Rivian Automotive (Nasdaq: Riven) fell in pre-market trading on Monday after Barclay downgraded the electric vehicle stock to equal weight after rating it overweight.The company pointed to a slowdown in the broader EV market, demand pressure and increased supply. Constraints.
Analyst Dan Levy said Rivian (RIVN) offers superior products and technology, but weak demand could pose margin risks and the company's sales growth could slow. It warned that it would be difficult for the company to achieve positive profit margins and cash flow.

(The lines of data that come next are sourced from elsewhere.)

### src/source/vec_fifo.sv
`timescale 1ns/100ps

module vec_fifo #(
  parameter type         payload_t = logic,
  parameter int unsigned depth     = 2
) (
  input  logic     clk_i,
  input  logic     arst_n_i,
  input  logic     push_i,
  input  payload_t data_i,
  output logic     full_o,
  input  logic     pop_i,
  output payload_t data_o,
  output logic     empty_o
);

  localparam int unsigned ptr_w = (depth > 1) ? $clog2(depth) : 1;
  localparam int unsigned cnt_w = $clog2(depth + 1);

  payload_t mem_q [depth];

  logic [ptr_w-1:0] wr_ptr_q;
  logic [ptr_w-1:0] rd_ptr_q;
  logic [cnt_w-1:0] count_q;
  logic             do_push;
  logic             do_pop;

  assign full_o  = (count_q == cnt_w'(depth));
  assign empty_o = (count_q == '0);
  assign do_push = push_i && !full_o;
  assign do_pop  = pop_i && !empty_o;
  assign data_o  = mem_q[rd_ptr_q];

  // Pointers wrap at depth, which need not be a power of two
  always_ff @(posedge clk_i or negedge arst_n_i) begin
    if (!arst_n_i) begin
      wr_ptr_q <= '0;
      rd_ptr_q <= '0;
      count_q  <= '0;
    end else begin
      if (do_push) begin
        wr_ptr_q <= (wr_ptr_q == ptr_w'(depth - 1)) ? '0 : wr_ptr_q + 1'b1;
      end
      if (do_pop) begin
        rd_ptr_q <= (rd_ptr_q == ptr_w'(depth - 1)) ? '0 : rd_ptr_q + 1'b1;
      end
      if (do_push && !do_pop) begin
        count_q <= count_q + 1'b1;
      end else if (do_pop && !do_push) begin
        count_q <= count_q - 1'b1;
      end
    end
  end

  always_ff @(posedge clk_i) begin
    if (do_push) begin
      mem_q[wr_ptr_q] <= data_i;
    end
  end

endmodule

### config.mk
export PLATFORM = sky130hd
export DESIGN_NAME = vec_fifo
export DESIGN_NICKNAME = d
export VERILOG_FILES = /design/src/source/vec_fifo.sv
export SDC_FILE = /design/constraint.sdc
export NUM_CORES = 1
export LEC_CHECK = 0
export ABC_AREA = 1
export BUFFER_PORTS_ARGS = -buffer_cell sky130_fd_sc_hd__buf_2
export CAP_MARGIN = 20
export CORE_AREA = 4 4 41 43
export CTS_BUF_LIST = sky130_fd_sc_hd__clkbuf_4 sky130_fd_sc_hd__clkbuf_8 sky130_fd_sc_hd__clkbuf_16
export DETAILED_ROUTE_END_ITERATION = 8
export DIE_AREA = 0 0 45 47
export PLACE_DENSITY = 0.55
export SLEW_MARGIN = 20
export SYNTH_ARGS = -nofsm -noshare
export SYNTH_HDL_FRONTEND = slang
export SYNTH_SLANG_ARGS = --single-unit
### constraint.sdc
create_clock -name clk_i -period 1.3 [get_ports clk_i]
set_input_delay 0.065 -clock clk_i [delete_from_list [all_inputs] [get_ports clk_i]]
set_output_delay 0.065 -clock clk_i [all_outputs]
set_load 0.01 [all_outputs]
===== src/source/vec_sequencer.sv =====
`timescale 1ns/100ps

`include "vec_unit_cfg.svh"

module vec_sequencer (
  input  logic                                       clk_i,
  input  logic                                       arst_n_i,
  // From the dispatcher
  input  vec_pkg::vec_pe_req_t                       req_i,
  input  logic                                       req_valid_i,
  output logic                                       req_ready_o,
  // Lane broadcast and completion
  output vec_pkg::vec_pe_req_t                       pe_req_o,
  output logic                                       pe_req_valid_o,
  input  logic                   [`VEC_NR_LANES-1:0] done_i,
  input  vec_pkg::elem_t         [`VEC_NR_LANES-1:0] ext_i,
  input  logic                   [`VEC_NR_LANES-1:0] ext_valid_i,
  // Result queue
  output logic                                       push_o,
  output vec_pkg::elem_t                             res_data_o,
  input  logic                                       full_i,
  output logic                                       idle_o
);

  typedef enum logic {st_idle, st_busy} state_e;

  state_e                   state_q;
  vec_pkg::vec_pe_req_t     pe_req_q;
  logic                     pe_req_valid_q;
  logic [`VEC_NR_LANES-1:0] done_q;
  vec_pkg::elem_t           ext_q;
  vec_pkg::elem_t           ext_sel;
  vec_pkg::elem_t           res_q;
  logic                     push_q;
  logic                     res_op;
  logic                     take;
  logic                     all_done;
  logic                     ext_hit;

  // Result producers wait for room, counting the push still in flight
  assign res_op      = (req_i.op == vec_pkg::VSETVL) || (req_i.op == vec_pkg::VEXT_XV);
  assign req_ready_o = (state_q == st_idle) && (!res_op || (!full_i && !push_q));
  assign take        = req_valid_i && req_ready_o;
  assign all_done    = &(done_q | done_i);

  // At most one lane owns the index
  always_comb begin
    ext_sel = '0;
    for (int l = 0; l < `VEC_NR_LANES; l++) begin
      ext_sel = ext_sel | (ext_valid_i[l] ? ext_i[l] : '0);
    end
  end
  assign ext_hit = |ext_valid_i;

  ////////////////////////////////////////
  // Issue FSM
  ////////////////////////////////////////

  always_ff @(posedge clk_i or negedge arst_n_i) begin
    if (!arst_n_i) begin
      state_q        <= st_idle;
      pe_req_valid_q <= 1'b0;
      push_q         <= 1'b0;
      done_q         <= '0;
    end else begin
      pe_req_valid_q <= 1'b0;
      push_q         <= 1'b0;
      case (state_q)
        st_idle: begin
          if (take && req_i.op == vec_pkg::VSETVL) begin
            push_q <= 1'b1;
          end else if (take) begin
            state_q        <= st_busy;
            pe_req_valid_q <= 1'b1;
            done_q         <= '0;
          end
        end
        default: begin
          done_q <= done_q | done_i;
          if (all_done) begin
            state_q <= st_idle;
            push_q  <= (pe_req_q.op == vec_pkg::VEXT_XV);
          end
        end
      endcase
    end
  end

  always_ff @(posedge clk_i) begin
    if (take) begin
      pe_req_q <= req_i;
    end
    // Index beyond VLMAX has no owner and reads back as zero
    if (take) begin
      ext_q <= '0;
    end else if (ext_hit) begin
      ext_q <= ext_sel;
    end
    if (take && req_i.op == vec_pkg::VSETVL) begin
      res_q <= vec_pkg::elem_t'(req_i.vl);
    end else if (state_q == st_busy && all_done) begin
      res_q <= ext_hit ? ext_sel : ext_q;
    end
  end

  assign pe_req_o       = pe_req_q;
  assign pe_req_valid_o = pe_req_valid_q;
  assign push_o         = push_q;
  assign res_data_o     = res_q;
  assign idle_o         = (state_q == st_idle) && !push_q;

endmodule
--- src/source/vec_dispatcher.sv ---
`timescale 1ns/100ps

`include "vec_unit_cfg.svh"

module vec_dispatcher (
  input  logic                clk_i,
  input  logic                arst_n_i,
  // Instruction port
  input  vec_pkg::vec_instr_t instr_i,
  input  logic                instr_valid_i,
  output logic                instr_ready_o,
  // Towards the sequencer
  output vec_pkg::vec_pe_req_t req_o,
  output logic                 req_valid_o,
  input  logic                 req_ready_i,
  output logic                 empty_o
);

  vec_pkg::vec_instr_t head;
  vec_pkg::vlen_t      vl_q;
  vec_pkg::vlen_t      vsetvl_vl;
  logic                insn_full;
  logic                insn_empty;
  logic                is_vsetvl;
  logic                handover;

  ////////////////////////////////////////
  // Instruction queue
  ////////////////////////////////////////

  vec_fifo #(
    .payload_t (vec_pkg::vec_instr_t),
    .depth     (`VEC_INSN_DEPTH)
  ) i_insn_fifo (
    .clk_i    (clk_i),
    .arst_n_i (arst_n_i),
    .push_i   (instr_valid_i),
    .data_i   (instr_i),
    .full_o   (insn_full),
    .pop_i    (handover),
    .data_o   (head),
    .empty_o  (insn_empty)
  );

  assign instr_ready_o = !insn_full;
  assign req_valid_o   = !insn_empty;
  assign handover      = req_valid_o && req_ready_i;
  assign empty_o       = insn_empty;

  ////////////////////////////////////////
  // Decode
  ////////////////////////////////////////

  assign is_vsetvl = (head.op == vec_pkg::VSETVL);

  // New vl is min(scalar, VLMAX)
  assign vsetvl_vl = (head.scalar >= `VEC_VLMAX) ? vec_pkg::vlen_t'(`VEC_VLMAX)
                                                 : vec_pkg::vlen_t'(head.scalar);

  always_comb begin
    req_o.op     = head.op;
    req_o.vd     = head.vd;
    req_o.vs1    = head.vs1;
    req_o.vs2    = head.vs2;
    req_o.scalar = head.scalar;
    // A VSETVL carries its own clamped length so the sequencer can answer it
    req_o.vl     = is_vsetvl ? vsetvl_vl : vl_q;
  end

  ////////////////////////////////////////
  // Vector-length CSR
  ////////////////////////////////////////

  always_ff @(posedge clk_i or negedge arst_n_i) begin
    if (!arst_n_i) begin
      vl_q <= '0;
    end else if (handover && is_vsetvl) begin
      vl_q <= vsetvl_vl;
    end
  end

endmodule
[config.mk]
export PLATFORM = sky130hd
export DESIGN_NAME = cnn_tile_buffer
export DESIGN_NICKNAME = d
export VERILOG_FILES = /design/src/rtl/cnn_pkg.sv /design/src/rtl/cnn_tile_buffer.sv
export VERILOG_INCLUDE_DIRS = /design/src /design/src/rtl
export SDC_FILE = /design/constraint.sdc
export NUM_CORES = 1
export LEC_CHECK = 0
export BUFFER_PORTS_ARGS = -buffer_cell sky130_fd_sc_hd__buf_2
export CAP_MARGIN = 40
export CORE_ASPECT_RATIO = 1.2
export CORE_MARGIN = 3
export CORE_UTILIZATION = 47
export CTS_BUF_LIST = sky130_fd_sc_hd__clkbuf_16
export DETAILED_ROUTE_END_ITERATION = 12
export PLACE_DENSITY = 0.76
export SYNTH_ARGS = -nofsm -noshare
export SYNTH_HDL_FRONTEND = slang
export SYNTH_SLANG_ARGS = --single-unit
[constraint.sdc]
create_clock -name i_clk -period 0.9 [get_ports i_clk]
set_clock_uncertainty 0.15 [all_clocks]
set_input_delay 0.18 -clock i_clk [delete_from_list [all_inputs] [get_ports i_clk]]
set_output_delay 0.18 -clock i_clk [all_outputs]
set_load 0.01 [all_outputs]
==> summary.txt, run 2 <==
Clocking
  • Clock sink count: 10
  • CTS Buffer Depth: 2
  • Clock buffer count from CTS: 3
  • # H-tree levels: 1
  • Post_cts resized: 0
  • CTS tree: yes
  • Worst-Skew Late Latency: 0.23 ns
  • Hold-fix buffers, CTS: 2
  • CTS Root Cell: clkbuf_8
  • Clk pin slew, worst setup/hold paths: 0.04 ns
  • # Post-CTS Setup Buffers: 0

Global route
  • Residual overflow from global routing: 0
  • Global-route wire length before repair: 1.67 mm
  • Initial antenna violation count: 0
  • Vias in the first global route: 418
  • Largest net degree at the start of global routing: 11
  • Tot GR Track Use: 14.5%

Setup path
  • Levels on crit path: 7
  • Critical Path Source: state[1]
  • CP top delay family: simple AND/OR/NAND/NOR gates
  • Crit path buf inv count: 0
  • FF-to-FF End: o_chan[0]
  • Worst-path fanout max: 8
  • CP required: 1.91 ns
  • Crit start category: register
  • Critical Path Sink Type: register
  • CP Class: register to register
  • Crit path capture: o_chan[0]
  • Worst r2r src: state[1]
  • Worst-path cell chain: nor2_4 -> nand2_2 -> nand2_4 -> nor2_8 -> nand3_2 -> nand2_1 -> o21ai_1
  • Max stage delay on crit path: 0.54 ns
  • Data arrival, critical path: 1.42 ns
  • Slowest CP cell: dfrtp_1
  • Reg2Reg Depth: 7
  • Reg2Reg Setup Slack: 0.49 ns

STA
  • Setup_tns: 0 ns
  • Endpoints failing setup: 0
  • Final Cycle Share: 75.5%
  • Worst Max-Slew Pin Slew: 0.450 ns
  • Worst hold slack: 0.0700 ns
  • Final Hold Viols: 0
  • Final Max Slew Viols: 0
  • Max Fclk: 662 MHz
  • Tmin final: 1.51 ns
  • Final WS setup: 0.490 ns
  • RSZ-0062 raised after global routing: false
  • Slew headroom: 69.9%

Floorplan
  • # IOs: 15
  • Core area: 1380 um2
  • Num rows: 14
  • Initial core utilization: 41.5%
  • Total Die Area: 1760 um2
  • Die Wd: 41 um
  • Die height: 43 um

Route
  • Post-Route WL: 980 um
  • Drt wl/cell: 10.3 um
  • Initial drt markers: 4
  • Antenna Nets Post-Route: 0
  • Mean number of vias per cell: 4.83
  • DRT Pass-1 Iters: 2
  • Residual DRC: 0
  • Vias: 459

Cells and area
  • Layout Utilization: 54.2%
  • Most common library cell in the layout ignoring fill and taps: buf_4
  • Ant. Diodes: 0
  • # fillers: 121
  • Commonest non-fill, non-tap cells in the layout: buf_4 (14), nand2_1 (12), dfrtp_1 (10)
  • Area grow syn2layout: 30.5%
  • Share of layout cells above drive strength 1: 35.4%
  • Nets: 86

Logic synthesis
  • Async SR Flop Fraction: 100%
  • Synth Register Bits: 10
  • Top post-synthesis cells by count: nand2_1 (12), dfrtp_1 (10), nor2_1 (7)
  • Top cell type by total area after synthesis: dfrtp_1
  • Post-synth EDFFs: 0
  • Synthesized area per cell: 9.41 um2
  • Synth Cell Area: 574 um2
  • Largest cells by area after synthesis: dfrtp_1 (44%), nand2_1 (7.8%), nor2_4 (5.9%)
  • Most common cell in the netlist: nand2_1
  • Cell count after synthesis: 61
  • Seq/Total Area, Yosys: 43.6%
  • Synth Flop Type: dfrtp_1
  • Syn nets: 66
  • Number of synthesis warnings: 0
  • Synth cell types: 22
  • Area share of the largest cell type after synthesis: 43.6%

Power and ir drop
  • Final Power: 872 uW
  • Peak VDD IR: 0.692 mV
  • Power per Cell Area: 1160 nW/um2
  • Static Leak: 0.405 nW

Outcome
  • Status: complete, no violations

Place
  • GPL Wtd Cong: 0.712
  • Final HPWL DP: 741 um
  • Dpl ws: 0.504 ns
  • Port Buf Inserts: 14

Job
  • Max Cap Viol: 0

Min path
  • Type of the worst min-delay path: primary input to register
[src/rtl/cnn_defs.svh]
`ifndef CNN_DEFS_SVH
`define CNN_DEFS_SVH

`define CNN_CHANNELS 4   // input channels per tile
`define CNN_KSIZE    3   // kernel side
`define CNN_TSIZE    4   // image tile side
`define CNN_PIX_W    8   // pixel and weight width
`define CNN_SHIFT    6   // window sum scaling before clamp
`define CNN_ACC_W    21  // signed window sum width

`endif

[src/rtl/cnn_pkg.sv]
`default_nettype none

`include "cnn_defs.svh"

package cnn_pkg;

    typedef logic signed [`CNN_PIX_W-1:0] pixel_t;
    typedef logic signed [`CNN_ACC_W-1:0] acc_t;

    typedef logic [$clog2(`CNN_CHANNELS)-1:0] chan_t;
    typedef logic [1:0] coord_t;   // row or column in kernel or tile
    typedef logic [1:0] win_t;     // bit 1 row offset, bit 0 column offset

    typedef pixel_t weight_bank_t [`CNN_CHANNELS][`CNN_KSIZE][`CNN_KSIZE];
    typedef pixel_t tile_t [`CNN_CHANNELS][`CNN_TSIZE][`CNN_TSIZE];

endpackage

`default_nettype wire

[src/rtl/cnn_weight_store.sv]
`timescale 1ns/1ps
`default_nettype none

`include "cnn_defs.svh"

module cnn_weight_store (
    input  wire logic                  i_clk,
    input  wire logic                  i_rst,
    input  wire logic                  i_we,
    input  wire cnn_pkg::chan_t        i_chan,
    input  wire cnn_pkg::coord_t       i_row,
    input  wire cnn_pkg::coord_t       i_col,
    input  wire cnn_pkg::pixel_t       i_weight,
    output cnn_pkg::weight_bank_t      o_weights
);

    cnn_pkg::weight_bank_t bank;

    always_ff @(posedge i_clk or negedge i_rst)
    begin
        if (!i_rst)
        begin
            for (int c = 0; c < `CNN_CHANNELS; c++)
                for (int r = 0; r < `CNN_KSIZE; r++)
                    for (int k = 0; k < `CNN_KSIZE; k++)
                        bank[c][r][k] <= '0;
        end
        else if (i_we)
            bank[i_chan][i_row][i_col] <= i_weight;
    end

    assign o_weights = bank;

endmodule

`default_nettype wire

[config.mk]
export PLATFORM = sky130hd
export DESIGN_NAME = cnn_weight_store
export DESIGN_NICKNAME = d
export VERILOG_FILES = /design/src/rtl/cnn_pkg.sv /design/src/rtl/cnn_weight_store.sv
export VERILOG_INCLUDE_DIRS = /design/src /design/src/rtl
export SDC_FILE = /design/constraint.sdc
export NUM_CORES = 1
export LEC_CHECK = 0
export BUFFER_PORTS_ARGS = -buffer_cell sky130_fd_sc_hd__buf_2
export CAP_MARGIN = 20
export CORE_MARGIN = 3
export CORE_UTILIZATION = 25
export DETAILED_ROUTE_END_ITERATION = 12
export PLACE_DENSITY_LB_ADDON = 0.1
export SLEW_MARGIN = 20
export SYNTH_ARGS = -nofsm -noshare
export SYNTH_HDL_FRONTEND = slang
export SYNTH_SLANG_ARGS = --single-unit
export TNS_END_PERCENT = 10
[constraint.sdc]
create_clock -name i_clk -period 0.95 [get_ports i_clk]
set_input_delay 0.0475 -clock i_clk [delete_from_list [all_inputs] [get_ports i_clk]]
set_output_delay 0.0475 -clock i_clk [all_outputs]
set_load 0.005 [all_outputs]
* Word level (Yosys, flattened, before mapping)
Index checks and enable logic that the tools add are counted.
** Cells by class
- Order comparisons :: 6
- Multiplexer cells :: 7
- Bitwise logic cells :: 3
- Reductions and logical operators :: 3
** Operators with widths (count)
- bitwise mux 288 bit :: 1
- demux 72 bit (select 2 bit) :: 1
- 2-to-1 mux 72 bit :: 1
- demux 24 bit (select 2 bit) :: 1
- 2-to-1 mux 24 bit :: 1
- demux 8 bit (select 2 bit) :: 1
- greater-or-equal comparator 3 bit (second input constant) :: 3
- less-than comparator 3 x 1 -> 1 bit (second input constant) :: 3
- inverter 2 -> 3 bit :: 3
- 2-to-1 mux 8 bit :: 1
- logical AND 1 bit :: 3
** Word-level totals
- Register bits after elaboration :: 288
- Input bits :: 17
- Output and inout port bits :: 288
- Word-level logic and storage cells :: 55

* Logic depth before layout (Yosys ltp)
Gate-level depths: netlist of run 1.
- Depth after elaboration :: 10
- Gate-level depth with buffers :: 4
- Gate-level depth less buffers :: 3

* Worst setup path before layout of run 1
Ideal clock, no wire load.
- Path type :: in2reg
- Start point :: input port i_chan[0]
- End point :: register bank, in the netlist o_weights[136]
- Setup time :: 0.125 ns
- Arrival :: 1.198 ns
- Data required time :: 0.825 ns
- Path slack :: -0.372 ns
- Stages on the path :: 4
- Path buffers :: 1
- Cell sequence :: and3b_1 -> clkbuf_1 -> nand2_1 -> mux2_2
** On the way
- Longest elaborated chain between the ends :: 6
- Elaborated cells on any way between the ends :: 7
- Classes of those cells :: order compare (2); mux (3); bitwise (1); reduce/logical (1)
** Ends and longest elaborated chain
- from (decl) :: line cnn_weight_store.sv:10 : input wire cnn_pkg::chan_t i_chan,
- inverter 2 -> 3 bit (implied by the code) (*) :: line cnn_weight_store.sv:29 : bank[i_chan][i_row][i_col] <= i_weight;
- greater-or-equal comparator 3 bit (implied by the code) / less-than comparator 3 x 1 -> 1 bit (equally long branches) :: line cnn_weight_store.sv:29
- logical AND 1 bit (implied by the code) :: line cnn_weight_store.sv:29
- 2-to-1 mux 72 bit (implied by the code) :: line cnn_weight_store.sv:29
- demux 72 bit (select 2 bit) (*) :: line cnn_weight_store.sv:29
- bitwise mux 288 bit (*) :: line cnn_weight_store.sv:29
- to (signal, indexed assignment) :: line cnn_weight_store.sv:29
- to (decl) :: line cnn_weight_store.sv:17 : cnn_pkg::weight_bank_t bank;
Mark *: on every way between the ends. The rest lies on a longest branch, timed or not.
A chain may end at the register's enable or synchronous reset.

* Worst setup path in the final report of run 1
- Start point :: register bank, in the netlist o_weights[271]
- End point :: output port o_weights[271] (netlist bit)
** RTL lines
- to (decl) :: line cnn_weight_store.sv:14 : output cnn_pkg::weight_bank_t o_weights
No word-level cell between the ends.
$ cat src/hdl/vga_mmio_regs.sv
`timescale 1ns/100ps

module vga_mmio_regs
    import vga_bus_pkg::*, vga_video_pkg::*;
(
    input  logic         clk_core,
    input  logic         rst_n,
    input  logic         req,
    input  vga_bus_req_t bus_req,
    input  logic [7:0]   text_rdata,
    input  logic [7:0]   font_rdata,
    output logic         ack,
    output logic [7:0]   rdata,
    output vga_ctl_t     ctl,
    output logic [7:0]   crx,
    output logic [7:0]   cry,
    output ram_port_t    text_port,
    output ram_port_t    font_port
);

    typedef enum logic [1:0] {
        ST_IDLE,
        ST_ISSUE,
        ST_CAPT,
        ST_ACK
    } state_t;

    state_t      state;
    logic        hit_text;
    logic        hit_font;
    logic [15:0] text_off;
    logic [15:0] font_off;
    logic [7:0]  rd_mux;

    // ==================================================================
    // Address decode
    // ==================================================================
    assign text_off = bus_req.addr - TEXT_BASE;
    assign font_off = bus_req.addr - FONT_BASE;
    assign hit_text = (bus_req.addr >= TEXT_BASE) && (text_off < TEXT_SIZE);
    assign hit_font = (bus_req.addr >= FONT_BASE) && (font_off < FONT_SIZE);

    // One-cycle RAM strobe in the first cycle after req is taken
    assign text_port = '{en: (state == ST_ISSUE) && hit_text, we: bus_req.we,
                         addr: text_off, wdata: bus_req.wdata};
    assign font_port = '{en: (state == ST_ISSUE) && hit_font, we: bus_req.we,
                         addr: font_off, wdata: bus_req.wdata};

    always_comb begin
        if (hit_text) begin
            rd_mux = text_rdata;
        end else if (hit_font) begin
            rd_mux = font_rdata;
        end else if (bus_req.addr == REG_CTL) begin
            rd_mux = ctl;
        end else if (bus_req.addr == REG_CRX) begin
            rd_mux = crx;
        end else if (bus_req.addr == REG_CRY) begin
            rd_mux = cry;
        end else begin
            rd_mux = '0;
        end
    end

    // ==================================================================
    // Four-phase handshake and registers
    // ==================================================================
    always_ff @(posedge clk_core) begin
        if (!rst_n) begin
            state <= ST_IDLE;
            ack   <= 1'b0;
            rdata <= '0;
            ctl   <= CTL_RESET;
            crx   <= '0;
            cry   <= '0;
        end else begin
            unique case (state)
                ST_IDLE: begin
                    if (req) begin
                        state <= ST_ISSUE;
                    end
                end
                ST_ISSUE: begin
                    if (bus_req.we) begin
                        if (bus_req.addr == REG_CTL) ctl <= bus_req.wdata;
                        if (bus_req.addr == REG_CRX) crx <= bus_req.wdata;
                        if (bus_req.addr == REG_CRY) cry <= bus_req.wdata;
                    end
                    state <= ST_CAPT;
                end
                ST_CAPT: begin
                    // RAM data is valid now
                    rdata <= rd_mux;
                    ack   <= 1'b1;
                    state <= ST_ACK;
                end
                ST_ACK: begin
                    if (!req) begin
                        ack   <= 1'b0;
                        state <= ST_IDLE;
                    end
                end
                default: state <= ST_IDLE;
            endcase
        end
    end

endmodule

For investors, Rivian's (RIVN) need to continue raising capital is seen as limiting stock price gains.
“The impact of weak demand is significant. This not only means that the outlook for sales volumes is difficult, but also poses potential price risks. On both counts, RIVN will reach gross profit margins This confirms that it is highly likely that we will not be able to achieve our 2024 goal,” Levy updated. . “Furthermore, given the preparations for high-volume R2 in 2026, there will be continued funding needs and future pressures are expected,” he added.
Barclays lowered Rivian Automotive's (RIVN) price target from $16 to $9.
Rivian (RIVN) stock falls 3.06% In pre-market trading, the stock traded at $16.17, compared to a 52-week trading range of $11.68 to $28.06.
Rivian Automotive (RIVN) is scheduled to report earnings on February 21st. Analysts expect Rivian (RIVN) to report an EPS loss of $1.32 on revenue of $1.26 billion. Rivian (RIVN) has posted lower-than-expected losses over the past seven quarters.